Return, word for word, only the lines from the one containing "1840 | 0.00192 |" through the last line of the entries.

──────── Records shown

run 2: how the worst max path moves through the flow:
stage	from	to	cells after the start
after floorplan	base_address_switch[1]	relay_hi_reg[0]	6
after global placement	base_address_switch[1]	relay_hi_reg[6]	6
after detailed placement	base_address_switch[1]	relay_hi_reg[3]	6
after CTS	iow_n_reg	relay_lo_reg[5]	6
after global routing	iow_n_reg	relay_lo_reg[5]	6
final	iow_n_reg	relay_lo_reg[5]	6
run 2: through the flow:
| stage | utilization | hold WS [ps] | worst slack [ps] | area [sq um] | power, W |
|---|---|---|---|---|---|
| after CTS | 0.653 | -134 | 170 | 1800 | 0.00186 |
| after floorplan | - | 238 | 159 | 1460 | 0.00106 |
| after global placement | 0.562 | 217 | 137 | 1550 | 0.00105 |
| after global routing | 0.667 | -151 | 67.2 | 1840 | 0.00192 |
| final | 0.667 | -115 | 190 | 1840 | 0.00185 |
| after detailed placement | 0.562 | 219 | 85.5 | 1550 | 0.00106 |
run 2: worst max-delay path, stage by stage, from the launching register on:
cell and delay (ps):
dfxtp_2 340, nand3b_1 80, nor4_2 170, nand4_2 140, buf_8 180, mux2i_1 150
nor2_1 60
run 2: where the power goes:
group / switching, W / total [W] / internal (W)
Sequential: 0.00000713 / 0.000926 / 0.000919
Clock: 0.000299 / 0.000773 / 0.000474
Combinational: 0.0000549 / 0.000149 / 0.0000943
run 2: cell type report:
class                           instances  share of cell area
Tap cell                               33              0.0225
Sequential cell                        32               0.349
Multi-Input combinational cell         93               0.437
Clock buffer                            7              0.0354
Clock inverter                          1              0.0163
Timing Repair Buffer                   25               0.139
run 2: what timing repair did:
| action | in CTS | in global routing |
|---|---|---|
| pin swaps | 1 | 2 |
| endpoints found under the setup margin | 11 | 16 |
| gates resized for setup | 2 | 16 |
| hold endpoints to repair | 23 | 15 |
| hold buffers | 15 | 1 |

────────────────

▶ [Solution for this exercise]:
| after global routing | 0.667 | -151 | 67.2 | 1840 | 0.00192 |
| final | 0.667 | -115 | 190 | 1840 | 0.00185 |
| after detailed placement | 0.562 | 219 | 85.5 | 1550 | 0.00106 |
run 2: worst max-delay path, stage by stage, from the launching register on:
cell and delay (ps):
dfxtp_2 340, nand3b_1 80, nor4_2 170, nand4_2 140, buf_8 180, mux2i_1 150
nor2_1 60
run 2: where the power goes:
group / switching, W / total [W] / internal (W)
Sequential: 0.00000713 / 0.000926 / 0.000919
Clock: 0.000299 / 0.000773 / 0.000474
Combinational: 0.0000549 / 0.000149 / 0.0000943
run 2: cell type report:
class                           instances  share of cell area
Tap cell                               33              0.0225
Sequential cell                        32               0.349
Multi-Input combinational cell         93               0.437
Clock buffer                            7              0.0354
Clock inverter                          1              0.0163
Timing Repair Buffer                   25               0.139
run 2: what timing repair did:
| action | in CTS | in global routing |
|---|---|---|
| pin swaps | 1 | 2 |
| endpoints found under the setup margin | 11 | 16 |
| gates resized for setup | 2 | 16 |
| hold endpoints to repair | 23 | 15 |
| hold buffers | 15 | 1 |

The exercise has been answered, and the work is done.